● Task item
Please repeat the lines below exactly. Begin with the line containing "run 2: final" and go on through the line containing "routed length [um]".

(Saved data entries)
━━━━━━

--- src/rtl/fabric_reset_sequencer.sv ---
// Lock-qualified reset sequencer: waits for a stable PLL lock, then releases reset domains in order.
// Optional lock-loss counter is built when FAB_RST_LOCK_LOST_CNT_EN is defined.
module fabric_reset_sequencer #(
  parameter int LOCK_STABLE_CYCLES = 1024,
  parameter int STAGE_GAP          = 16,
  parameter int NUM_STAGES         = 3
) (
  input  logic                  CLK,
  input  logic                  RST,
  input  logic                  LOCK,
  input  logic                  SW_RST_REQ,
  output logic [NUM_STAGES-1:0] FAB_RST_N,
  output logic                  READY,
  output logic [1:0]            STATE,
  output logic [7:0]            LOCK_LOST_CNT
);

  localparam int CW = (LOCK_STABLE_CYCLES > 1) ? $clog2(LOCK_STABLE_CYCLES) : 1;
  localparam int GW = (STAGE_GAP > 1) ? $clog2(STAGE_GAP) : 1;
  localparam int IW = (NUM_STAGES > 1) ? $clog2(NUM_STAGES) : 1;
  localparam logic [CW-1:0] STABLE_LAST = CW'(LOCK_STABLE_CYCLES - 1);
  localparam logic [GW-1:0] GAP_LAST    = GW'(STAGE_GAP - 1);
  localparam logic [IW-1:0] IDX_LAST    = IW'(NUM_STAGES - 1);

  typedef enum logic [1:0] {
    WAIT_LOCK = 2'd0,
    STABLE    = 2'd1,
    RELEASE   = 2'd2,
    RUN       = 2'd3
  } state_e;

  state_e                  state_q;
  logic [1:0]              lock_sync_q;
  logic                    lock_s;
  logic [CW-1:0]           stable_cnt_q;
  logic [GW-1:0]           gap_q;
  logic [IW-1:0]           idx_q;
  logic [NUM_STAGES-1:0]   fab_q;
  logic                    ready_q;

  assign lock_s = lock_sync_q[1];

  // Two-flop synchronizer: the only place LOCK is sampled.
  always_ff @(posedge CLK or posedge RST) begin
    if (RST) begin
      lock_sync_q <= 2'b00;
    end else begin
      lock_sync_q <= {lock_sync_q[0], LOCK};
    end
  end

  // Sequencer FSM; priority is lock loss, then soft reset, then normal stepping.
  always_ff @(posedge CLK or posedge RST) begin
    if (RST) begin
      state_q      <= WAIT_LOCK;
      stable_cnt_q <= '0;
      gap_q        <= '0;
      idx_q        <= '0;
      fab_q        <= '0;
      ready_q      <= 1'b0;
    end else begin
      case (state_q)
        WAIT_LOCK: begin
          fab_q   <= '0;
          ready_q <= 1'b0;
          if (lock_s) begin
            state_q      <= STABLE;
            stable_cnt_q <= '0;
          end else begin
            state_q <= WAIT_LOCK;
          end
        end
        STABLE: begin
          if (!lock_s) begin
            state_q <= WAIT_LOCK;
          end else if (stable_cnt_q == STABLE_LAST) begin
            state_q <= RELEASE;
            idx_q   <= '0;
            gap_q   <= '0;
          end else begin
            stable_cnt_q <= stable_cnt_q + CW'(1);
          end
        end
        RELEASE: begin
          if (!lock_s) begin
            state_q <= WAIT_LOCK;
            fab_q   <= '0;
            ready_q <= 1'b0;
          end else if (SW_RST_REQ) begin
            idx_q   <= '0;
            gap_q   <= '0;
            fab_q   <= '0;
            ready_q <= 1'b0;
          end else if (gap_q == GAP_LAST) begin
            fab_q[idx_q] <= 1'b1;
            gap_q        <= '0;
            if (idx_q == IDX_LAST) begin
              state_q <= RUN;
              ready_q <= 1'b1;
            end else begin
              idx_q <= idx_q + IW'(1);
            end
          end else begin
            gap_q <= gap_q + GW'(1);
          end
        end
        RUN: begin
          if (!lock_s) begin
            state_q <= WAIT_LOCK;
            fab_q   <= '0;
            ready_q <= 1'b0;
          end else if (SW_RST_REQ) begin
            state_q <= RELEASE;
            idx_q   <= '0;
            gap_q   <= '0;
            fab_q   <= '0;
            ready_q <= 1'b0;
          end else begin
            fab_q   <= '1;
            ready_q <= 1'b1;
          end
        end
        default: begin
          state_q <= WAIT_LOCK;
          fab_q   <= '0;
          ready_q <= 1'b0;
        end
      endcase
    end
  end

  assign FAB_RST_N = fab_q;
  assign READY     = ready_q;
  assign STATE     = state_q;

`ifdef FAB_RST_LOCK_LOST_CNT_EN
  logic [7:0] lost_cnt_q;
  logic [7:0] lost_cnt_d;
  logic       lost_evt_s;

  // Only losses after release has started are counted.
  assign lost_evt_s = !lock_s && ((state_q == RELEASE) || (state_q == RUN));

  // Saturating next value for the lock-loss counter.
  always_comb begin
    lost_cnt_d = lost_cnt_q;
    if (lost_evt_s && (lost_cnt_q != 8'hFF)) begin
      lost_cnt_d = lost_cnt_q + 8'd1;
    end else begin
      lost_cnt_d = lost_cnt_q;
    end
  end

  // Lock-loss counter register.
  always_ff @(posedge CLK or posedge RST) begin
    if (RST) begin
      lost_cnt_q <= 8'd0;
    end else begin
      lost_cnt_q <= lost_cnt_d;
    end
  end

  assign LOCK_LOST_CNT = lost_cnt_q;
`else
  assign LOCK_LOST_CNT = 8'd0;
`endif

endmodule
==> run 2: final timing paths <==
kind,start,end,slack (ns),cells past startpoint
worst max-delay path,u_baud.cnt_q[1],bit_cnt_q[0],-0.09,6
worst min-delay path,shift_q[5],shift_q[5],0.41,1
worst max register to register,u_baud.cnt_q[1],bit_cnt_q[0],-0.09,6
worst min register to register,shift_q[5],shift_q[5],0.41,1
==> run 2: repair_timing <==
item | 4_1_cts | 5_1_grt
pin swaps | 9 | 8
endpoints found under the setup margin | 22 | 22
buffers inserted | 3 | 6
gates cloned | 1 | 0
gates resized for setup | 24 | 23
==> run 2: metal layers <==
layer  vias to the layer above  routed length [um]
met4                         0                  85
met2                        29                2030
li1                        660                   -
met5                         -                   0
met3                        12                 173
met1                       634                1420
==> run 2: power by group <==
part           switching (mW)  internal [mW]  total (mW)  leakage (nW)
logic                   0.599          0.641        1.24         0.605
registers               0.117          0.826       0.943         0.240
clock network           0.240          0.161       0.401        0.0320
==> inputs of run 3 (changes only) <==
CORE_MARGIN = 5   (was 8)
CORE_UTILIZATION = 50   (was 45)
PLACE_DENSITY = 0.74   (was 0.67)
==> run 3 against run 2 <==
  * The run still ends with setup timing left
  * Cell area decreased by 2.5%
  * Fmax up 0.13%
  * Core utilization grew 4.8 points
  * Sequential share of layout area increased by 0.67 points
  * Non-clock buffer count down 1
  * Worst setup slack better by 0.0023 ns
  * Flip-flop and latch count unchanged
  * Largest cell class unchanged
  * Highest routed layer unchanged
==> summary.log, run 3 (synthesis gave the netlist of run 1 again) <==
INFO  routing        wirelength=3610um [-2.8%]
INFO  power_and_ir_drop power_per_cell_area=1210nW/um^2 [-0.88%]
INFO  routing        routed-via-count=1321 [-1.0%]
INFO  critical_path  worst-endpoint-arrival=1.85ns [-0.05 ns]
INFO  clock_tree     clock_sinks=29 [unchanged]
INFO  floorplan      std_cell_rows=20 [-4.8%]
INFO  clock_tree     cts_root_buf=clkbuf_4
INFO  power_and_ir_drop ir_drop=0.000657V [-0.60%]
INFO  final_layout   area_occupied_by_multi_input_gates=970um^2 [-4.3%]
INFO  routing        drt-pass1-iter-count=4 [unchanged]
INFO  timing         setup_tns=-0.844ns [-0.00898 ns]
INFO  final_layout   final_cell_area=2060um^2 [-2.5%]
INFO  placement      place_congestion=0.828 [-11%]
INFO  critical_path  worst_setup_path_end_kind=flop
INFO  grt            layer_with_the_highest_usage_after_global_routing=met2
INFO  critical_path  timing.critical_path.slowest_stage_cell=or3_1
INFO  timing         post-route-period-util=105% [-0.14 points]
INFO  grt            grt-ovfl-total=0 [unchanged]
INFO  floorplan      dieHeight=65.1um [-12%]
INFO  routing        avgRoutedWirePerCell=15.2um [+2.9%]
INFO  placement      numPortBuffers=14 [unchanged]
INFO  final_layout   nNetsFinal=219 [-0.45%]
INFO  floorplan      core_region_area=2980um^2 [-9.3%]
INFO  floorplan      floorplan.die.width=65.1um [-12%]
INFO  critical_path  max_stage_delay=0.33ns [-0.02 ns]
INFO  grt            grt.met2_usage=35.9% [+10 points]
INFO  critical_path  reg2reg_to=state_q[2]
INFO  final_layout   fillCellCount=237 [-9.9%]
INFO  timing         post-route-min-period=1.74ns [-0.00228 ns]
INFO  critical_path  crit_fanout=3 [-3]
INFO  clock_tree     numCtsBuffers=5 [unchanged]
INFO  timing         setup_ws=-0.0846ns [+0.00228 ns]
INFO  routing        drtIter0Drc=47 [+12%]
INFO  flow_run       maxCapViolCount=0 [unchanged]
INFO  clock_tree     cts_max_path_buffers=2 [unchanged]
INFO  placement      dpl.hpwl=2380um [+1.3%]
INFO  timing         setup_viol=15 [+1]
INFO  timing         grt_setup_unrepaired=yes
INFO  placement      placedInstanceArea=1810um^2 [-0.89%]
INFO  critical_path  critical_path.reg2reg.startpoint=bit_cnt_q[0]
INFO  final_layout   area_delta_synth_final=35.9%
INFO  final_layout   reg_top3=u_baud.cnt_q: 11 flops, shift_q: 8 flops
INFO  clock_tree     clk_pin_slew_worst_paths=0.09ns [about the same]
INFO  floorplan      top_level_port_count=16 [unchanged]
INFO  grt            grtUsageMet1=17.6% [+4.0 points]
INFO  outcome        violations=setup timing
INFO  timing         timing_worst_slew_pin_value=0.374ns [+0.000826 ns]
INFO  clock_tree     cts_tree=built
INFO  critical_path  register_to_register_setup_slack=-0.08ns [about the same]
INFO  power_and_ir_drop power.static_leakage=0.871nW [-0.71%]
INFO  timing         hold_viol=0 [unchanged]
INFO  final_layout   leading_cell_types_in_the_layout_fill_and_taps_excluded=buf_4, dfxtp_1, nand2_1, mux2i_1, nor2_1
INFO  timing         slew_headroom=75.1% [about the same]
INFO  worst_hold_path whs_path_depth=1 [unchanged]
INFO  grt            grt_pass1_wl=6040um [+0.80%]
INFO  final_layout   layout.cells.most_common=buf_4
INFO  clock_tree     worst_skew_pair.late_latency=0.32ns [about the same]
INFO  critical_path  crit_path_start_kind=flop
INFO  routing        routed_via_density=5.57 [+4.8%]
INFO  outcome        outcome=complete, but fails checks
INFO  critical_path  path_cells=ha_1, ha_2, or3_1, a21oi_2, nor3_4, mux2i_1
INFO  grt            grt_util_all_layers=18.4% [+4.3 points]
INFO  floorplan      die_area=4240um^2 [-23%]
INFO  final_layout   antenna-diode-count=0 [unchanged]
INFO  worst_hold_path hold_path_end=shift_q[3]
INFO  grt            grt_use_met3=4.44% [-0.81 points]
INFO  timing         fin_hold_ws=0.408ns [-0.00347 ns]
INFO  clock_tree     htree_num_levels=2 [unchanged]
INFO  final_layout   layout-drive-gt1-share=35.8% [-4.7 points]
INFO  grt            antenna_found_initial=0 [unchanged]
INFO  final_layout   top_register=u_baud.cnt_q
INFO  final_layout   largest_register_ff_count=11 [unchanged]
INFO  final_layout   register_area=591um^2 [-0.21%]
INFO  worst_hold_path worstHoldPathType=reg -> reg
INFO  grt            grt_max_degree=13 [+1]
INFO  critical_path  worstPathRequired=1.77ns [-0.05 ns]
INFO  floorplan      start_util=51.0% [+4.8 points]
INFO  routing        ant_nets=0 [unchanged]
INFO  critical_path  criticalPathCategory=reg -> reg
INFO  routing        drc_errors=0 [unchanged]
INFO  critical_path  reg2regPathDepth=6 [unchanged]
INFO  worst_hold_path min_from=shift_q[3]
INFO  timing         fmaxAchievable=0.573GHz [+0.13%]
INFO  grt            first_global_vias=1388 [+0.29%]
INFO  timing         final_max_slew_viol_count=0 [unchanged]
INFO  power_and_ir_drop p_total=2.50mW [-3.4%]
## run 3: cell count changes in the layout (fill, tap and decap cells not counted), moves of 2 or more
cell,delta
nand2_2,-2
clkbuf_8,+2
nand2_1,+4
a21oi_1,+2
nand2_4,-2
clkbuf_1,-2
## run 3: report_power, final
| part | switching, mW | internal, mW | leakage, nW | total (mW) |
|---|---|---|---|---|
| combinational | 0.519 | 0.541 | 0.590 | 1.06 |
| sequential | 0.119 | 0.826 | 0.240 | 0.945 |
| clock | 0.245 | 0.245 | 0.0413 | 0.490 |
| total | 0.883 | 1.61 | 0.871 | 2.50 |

━━━━━━

● Result of this task
==> run 2: final timing paths <==
kind,start,end,slack (ns),cells past startpoint
worst max-delay path,u_baud.cnt_q[1],bit_cnt_q[0],-0.09,6
worst min-delay path,shift_q[5],shift_q[5],0.41,1
worst max register to register,u_baud.cnt_q[1],bit_cnt_q[0],-0.09,6
worst min register to register,shift_q[5],shift_q[5],0.41,1
==> run 2: repair_timing <==
item | 4_1_cts | 5_1_grt
pin swaps | 9 | 8
endpoints found under the setup margin | 22 | 22
buffers inserted | 3 | 6
gates cloned | 1 | 0
gates resized for setup | 24 | 23
==> run 2: metal layers <==
layer  vias to the layer above  routed length [um]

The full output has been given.